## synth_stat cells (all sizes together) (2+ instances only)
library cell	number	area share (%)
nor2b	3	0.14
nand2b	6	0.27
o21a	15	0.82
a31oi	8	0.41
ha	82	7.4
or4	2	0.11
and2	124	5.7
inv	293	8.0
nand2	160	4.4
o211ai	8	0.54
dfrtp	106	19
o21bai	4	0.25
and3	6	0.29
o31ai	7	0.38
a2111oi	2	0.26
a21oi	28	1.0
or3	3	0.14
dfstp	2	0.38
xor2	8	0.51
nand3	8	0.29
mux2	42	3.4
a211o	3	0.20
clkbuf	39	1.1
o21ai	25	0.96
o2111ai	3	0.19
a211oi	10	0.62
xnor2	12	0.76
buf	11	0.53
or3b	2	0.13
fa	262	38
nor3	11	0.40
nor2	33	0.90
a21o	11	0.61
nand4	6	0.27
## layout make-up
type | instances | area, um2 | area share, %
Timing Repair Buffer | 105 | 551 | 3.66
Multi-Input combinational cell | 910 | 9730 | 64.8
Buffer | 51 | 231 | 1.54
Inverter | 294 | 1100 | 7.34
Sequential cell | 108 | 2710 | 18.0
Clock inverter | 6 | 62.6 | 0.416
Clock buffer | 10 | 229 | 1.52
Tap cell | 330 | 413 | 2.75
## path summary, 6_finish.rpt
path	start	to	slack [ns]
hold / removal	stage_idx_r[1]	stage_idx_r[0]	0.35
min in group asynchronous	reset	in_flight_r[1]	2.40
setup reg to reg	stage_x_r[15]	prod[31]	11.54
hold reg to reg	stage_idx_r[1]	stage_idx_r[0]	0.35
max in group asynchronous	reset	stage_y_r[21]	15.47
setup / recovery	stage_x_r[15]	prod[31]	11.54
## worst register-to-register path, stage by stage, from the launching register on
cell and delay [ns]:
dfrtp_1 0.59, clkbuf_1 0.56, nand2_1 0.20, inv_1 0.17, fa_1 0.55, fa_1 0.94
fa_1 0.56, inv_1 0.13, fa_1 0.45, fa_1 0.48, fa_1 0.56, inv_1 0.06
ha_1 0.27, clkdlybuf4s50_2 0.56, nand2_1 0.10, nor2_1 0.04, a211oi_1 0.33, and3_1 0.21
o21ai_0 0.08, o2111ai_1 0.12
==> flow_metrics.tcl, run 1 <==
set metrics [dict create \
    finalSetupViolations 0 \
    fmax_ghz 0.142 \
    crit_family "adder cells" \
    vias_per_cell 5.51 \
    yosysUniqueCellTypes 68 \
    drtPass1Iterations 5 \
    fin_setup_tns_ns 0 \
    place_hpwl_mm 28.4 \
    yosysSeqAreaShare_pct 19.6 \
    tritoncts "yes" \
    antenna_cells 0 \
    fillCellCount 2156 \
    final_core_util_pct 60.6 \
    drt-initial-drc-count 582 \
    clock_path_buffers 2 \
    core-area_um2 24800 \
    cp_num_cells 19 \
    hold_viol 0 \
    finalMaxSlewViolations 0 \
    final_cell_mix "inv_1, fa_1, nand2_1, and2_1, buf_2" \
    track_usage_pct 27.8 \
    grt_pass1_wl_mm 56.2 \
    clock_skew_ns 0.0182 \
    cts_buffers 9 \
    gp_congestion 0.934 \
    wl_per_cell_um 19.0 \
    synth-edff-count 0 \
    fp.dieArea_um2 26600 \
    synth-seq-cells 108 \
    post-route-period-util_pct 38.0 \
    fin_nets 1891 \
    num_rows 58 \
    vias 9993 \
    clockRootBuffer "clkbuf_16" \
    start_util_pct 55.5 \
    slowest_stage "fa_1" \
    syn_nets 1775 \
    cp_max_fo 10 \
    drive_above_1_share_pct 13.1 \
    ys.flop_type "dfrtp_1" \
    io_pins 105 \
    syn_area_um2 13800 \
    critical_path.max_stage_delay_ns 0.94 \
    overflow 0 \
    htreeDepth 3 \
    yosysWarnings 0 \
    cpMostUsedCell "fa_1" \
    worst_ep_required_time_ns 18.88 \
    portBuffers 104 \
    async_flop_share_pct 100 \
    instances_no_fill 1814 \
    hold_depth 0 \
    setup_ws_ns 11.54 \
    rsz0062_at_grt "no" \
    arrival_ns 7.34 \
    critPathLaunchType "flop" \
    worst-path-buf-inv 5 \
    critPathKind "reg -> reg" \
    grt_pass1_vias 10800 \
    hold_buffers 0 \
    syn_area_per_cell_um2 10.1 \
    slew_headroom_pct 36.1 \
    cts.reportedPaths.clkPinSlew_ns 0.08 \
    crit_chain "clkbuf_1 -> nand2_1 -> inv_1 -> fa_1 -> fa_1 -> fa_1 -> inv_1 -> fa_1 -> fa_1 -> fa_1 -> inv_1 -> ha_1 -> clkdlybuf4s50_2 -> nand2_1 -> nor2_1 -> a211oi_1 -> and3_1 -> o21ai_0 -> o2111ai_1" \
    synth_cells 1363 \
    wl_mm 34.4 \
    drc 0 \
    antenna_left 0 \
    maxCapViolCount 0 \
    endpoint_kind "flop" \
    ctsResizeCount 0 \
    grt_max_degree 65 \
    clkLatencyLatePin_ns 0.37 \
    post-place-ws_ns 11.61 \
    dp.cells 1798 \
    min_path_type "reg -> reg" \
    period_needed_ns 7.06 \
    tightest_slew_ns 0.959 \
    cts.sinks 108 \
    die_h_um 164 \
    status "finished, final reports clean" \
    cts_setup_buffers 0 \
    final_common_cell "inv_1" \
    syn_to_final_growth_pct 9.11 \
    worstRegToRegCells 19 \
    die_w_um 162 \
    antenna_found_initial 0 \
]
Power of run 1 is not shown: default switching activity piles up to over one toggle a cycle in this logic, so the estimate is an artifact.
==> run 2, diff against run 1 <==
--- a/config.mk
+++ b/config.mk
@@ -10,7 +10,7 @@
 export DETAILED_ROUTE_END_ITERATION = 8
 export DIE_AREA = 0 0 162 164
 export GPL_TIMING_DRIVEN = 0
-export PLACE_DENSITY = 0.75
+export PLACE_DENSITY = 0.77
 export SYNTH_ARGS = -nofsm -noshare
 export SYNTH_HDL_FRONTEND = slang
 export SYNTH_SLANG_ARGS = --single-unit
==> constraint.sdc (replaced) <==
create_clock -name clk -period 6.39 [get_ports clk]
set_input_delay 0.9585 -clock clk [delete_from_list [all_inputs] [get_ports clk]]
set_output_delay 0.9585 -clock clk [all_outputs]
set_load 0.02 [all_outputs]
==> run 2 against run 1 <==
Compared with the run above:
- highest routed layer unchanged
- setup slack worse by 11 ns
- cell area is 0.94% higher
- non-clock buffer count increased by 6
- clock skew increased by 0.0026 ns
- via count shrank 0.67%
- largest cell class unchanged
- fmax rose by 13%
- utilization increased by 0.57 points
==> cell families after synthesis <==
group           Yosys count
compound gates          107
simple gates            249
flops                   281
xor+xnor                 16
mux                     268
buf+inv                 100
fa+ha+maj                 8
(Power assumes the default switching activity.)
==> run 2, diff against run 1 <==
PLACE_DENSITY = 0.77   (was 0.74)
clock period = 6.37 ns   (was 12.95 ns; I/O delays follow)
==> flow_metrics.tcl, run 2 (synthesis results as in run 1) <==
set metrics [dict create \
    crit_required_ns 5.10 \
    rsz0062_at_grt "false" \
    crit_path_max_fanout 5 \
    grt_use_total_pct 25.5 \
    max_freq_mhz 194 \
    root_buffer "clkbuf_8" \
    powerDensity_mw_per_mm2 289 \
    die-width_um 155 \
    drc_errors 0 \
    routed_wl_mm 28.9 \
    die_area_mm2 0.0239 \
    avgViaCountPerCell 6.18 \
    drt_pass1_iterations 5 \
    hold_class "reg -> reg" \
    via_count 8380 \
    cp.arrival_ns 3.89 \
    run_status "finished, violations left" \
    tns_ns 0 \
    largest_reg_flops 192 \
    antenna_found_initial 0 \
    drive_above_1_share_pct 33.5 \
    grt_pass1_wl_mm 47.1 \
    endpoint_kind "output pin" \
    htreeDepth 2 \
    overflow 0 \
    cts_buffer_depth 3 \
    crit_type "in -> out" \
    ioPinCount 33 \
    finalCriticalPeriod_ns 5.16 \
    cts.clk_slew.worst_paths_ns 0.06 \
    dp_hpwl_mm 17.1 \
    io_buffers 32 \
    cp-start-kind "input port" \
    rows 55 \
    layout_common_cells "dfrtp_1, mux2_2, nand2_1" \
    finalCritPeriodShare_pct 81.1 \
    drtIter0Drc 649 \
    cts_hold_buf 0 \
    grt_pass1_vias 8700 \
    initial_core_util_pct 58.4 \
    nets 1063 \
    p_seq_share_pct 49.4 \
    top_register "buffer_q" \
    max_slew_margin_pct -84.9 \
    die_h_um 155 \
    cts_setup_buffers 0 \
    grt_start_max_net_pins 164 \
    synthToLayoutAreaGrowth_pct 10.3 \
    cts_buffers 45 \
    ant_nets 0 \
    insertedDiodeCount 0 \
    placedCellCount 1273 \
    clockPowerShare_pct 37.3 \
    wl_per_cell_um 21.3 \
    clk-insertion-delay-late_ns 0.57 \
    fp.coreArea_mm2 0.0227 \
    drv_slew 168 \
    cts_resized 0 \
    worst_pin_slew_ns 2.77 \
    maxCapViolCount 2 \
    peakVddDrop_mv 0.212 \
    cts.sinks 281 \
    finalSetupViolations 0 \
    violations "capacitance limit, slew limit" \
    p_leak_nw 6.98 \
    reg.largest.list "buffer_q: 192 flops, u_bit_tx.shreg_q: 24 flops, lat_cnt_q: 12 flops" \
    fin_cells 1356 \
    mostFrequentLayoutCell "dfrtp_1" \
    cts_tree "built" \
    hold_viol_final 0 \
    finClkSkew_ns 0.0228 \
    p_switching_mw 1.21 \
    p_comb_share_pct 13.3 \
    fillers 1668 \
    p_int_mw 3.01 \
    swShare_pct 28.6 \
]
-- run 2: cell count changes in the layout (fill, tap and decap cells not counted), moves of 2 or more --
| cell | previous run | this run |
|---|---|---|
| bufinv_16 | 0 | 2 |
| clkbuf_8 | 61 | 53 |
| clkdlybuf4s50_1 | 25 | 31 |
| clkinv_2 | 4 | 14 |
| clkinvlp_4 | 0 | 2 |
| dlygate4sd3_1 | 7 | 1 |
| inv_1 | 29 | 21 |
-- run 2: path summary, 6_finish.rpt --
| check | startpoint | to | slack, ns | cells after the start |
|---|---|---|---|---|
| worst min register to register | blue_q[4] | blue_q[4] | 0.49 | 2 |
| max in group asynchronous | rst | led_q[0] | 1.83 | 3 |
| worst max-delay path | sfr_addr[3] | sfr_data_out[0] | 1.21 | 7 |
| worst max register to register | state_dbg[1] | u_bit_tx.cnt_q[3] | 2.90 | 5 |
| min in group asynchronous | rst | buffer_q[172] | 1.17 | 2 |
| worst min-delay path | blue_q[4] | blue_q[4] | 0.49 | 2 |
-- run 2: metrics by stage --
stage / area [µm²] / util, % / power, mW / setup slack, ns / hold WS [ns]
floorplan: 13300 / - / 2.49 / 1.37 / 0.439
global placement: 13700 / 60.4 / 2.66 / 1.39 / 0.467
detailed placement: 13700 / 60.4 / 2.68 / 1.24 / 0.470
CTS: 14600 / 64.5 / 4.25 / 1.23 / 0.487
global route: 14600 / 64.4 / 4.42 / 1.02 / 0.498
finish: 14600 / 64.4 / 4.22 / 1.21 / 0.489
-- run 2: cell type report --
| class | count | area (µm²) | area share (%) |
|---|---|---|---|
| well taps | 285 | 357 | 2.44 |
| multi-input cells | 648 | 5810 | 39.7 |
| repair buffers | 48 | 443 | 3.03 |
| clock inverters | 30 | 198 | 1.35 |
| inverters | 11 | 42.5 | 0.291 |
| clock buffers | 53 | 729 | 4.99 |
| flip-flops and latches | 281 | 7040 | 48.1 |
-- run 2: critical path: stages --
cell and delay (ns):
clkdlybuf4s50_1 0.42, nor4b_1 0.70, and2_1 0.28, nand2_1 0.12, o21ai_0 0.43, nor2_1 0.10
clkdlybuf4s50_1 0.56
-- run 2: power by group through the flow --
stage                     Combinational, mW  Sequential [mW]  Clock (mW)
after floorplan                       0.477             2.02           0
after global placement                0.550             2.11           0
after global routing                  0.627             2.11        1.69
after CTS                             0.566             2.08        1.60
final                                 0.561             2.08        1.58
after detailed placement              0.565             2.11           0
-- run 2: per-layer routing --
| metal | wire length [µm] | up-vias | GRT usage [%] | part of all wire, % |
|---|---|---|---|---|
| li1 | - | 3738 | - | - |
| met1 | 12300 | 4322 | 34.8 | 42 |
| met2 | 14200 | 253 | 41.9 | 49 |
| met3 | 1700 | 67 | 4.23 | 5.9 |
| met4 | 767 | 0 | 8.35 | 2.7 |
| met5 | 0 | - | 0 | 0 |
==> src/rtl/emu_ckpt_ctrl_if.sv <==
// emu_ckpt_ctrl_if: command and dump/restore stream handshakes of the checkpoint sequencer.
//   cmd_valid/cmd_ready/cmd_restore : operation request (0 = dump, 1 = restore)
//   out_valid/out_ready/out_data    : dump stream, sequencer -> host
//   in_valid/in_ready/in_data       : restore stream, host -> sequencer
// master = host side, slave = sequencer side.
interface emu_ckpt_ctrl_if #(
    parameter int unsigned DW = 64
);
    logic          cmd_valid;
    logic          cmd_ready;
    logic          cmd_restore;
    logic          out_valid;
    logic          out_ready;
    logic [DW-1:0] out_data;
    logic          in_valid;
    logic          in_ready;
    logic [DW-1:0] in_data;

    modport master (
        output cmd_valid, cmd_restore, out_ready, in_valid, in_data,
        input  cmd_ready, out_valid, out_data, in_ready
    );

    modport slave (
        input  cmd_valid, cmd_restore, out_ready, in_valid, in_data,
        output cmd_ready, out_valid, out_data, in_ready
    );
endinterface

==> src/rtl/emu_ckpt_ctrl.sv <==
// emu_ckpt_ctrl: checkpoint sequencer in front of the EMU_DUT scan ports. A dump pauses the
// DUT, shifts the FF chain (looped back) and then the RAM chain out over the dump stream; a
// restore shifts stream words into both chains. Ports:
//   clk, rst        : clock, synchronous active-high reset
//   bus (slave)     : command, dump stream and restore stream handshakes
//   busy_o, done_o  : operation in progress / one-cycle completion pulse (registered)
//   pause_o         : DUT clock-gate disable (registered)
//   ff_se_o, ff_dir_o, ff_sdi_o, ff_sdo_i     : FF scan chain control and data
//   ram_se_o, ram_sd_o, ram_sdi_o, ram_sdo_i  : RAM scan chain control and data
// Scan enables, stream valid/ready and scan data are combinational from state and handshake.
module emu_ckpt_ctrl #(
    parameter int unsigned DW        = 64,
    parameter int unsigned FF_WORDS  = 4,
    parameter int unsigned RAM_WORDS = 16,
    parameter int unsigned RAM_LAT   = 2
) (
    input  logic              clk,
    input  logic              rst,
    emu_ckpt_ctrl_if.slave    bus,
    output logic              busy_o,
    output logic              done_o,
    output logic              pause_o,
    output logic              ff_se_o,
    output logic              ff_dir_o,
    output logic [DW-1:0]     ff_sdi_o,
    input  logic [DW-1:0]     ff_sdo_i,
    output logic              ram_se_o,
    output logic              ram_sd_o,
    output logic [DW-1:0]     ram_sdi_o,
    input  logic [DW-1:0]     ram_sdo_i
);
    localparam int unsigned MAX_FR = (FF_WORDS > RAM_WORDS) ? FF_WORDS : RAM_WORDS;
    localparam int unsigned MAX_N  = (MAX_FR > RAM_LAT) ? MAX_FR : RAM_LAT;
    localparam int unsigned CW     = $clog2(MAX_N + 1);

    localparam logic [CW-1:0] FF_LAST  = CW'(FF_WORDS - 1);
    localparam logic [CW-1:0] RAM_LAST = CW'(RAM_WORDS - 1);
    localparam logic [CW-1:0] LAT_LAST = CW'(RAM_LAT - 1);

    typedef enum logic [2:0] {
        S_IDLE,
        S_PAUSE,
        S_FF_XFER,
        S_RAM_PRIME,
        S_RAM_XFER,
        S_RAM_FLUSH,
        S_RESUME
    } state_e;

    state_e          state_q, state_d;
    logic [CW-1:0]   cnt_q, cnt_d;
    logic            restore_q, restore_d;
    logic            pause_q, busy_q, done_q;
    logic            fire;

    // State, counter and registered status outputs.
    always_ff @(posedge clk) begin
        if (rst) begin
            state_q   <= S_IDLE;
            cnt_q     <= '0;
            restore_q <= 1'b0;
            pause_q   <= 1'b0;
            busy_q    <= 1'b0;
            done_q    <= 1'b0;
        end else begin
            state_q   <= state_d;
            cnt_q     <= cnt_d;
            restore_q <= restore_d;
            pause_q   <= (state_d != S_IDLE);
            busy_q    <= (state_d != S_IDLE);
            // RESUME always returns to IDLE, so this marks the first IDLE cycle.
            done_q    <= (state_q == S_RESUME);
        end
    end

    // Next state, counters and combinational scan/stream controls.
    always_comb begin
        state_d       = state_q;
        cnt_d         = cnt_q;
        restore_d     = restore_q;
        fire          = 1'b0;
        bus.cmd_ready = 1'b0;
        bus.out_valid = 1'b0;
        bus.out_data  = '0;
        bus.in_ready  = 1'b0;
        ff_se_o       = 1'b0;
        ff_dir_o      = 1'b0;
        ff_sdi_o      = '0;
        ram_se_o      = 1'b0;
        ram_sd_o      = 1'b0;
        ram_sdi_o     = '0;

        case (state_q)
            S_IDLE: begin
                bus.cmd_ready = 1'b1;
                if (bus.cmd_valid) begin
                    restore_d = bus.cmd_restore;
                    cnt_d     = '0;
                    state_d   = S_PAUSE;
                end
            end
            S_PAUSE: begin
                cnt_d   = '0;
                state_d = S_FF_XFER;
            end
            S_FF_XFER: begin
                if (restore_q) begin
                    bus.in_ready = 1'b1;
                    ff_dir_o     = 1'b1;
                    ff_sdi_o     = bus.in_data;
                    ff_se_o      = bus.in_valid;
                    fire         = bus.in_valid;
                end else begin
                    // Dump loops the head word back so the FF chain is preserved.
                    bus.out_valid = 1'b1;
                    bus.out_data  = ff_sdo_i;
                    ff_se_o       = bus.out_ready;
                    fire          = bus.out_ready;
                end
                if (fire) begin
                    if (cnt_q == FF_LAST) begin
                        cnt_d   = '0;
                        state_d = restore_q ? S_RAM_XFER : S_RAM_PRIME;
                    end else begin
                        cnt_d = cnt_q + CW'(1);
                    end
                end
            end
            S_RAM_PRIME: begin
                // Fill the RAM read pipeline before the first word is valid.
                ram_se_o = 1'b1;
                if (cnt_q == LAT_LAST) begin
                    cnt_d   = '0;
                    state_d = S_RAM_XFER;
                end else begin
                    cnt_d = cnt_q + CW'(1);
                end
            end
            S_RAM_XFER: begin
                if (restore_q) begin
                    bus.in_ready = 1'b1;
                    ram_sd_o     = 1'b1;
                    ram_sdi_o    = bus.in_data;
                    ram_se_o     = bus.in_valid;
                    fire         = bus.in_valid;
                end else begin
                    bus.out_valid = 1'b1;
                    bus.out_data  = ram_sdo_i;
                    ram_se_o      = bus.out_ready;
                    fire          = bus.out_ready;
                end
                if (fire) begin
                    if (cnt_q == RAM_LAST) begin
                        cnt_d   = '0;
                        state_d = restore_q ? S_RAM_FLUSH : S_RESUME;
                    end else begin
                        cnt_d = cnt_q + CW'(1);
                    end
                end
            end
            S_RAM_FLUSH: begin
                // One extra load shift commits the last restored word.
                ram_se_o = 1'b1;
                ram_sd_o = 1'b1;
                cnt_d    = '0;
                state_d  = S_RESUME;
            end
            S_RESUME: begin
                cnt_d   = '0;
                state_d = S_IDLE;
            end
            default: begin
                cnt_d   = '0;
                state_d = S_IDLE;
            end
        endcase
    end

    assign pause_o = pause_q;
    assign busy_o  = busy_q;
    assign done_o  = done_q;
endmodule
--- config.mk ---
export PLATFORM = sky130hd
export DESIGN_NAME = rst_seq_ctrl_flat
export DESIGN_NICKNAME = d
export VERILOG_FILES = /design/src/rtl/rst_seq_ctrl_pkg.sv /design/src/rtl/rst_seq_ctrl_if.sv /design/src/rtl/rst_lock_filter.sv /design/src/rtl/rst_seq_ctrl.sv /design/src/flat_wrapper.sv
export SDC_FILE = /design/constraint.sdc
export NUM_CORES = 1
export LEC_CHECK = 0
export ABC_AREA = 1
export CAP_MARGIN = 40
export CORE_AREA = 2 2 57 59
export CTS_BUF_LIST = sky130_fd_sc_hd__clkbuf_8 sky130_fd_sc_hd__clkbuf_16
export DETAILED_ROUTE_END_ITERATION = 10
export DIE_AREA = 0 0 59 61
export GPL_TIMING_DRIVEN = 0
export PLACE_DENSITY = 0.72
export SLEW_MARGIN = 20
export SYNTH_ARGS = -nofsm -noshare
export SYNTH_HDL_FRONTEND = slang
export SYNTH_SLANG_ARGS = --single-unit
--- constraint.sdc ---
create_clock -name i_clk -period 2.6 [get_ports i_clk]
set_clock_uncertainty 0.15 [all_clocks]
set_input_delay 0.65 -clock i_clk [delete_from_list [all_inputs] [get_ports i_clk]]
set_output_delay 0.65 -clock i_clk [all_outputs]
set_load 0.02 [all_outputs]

* * * *

■ **Task description**
Within the listing above, how many lines contain "placement"? Please respond with the number and nothing else.

■ **Solved problem**
4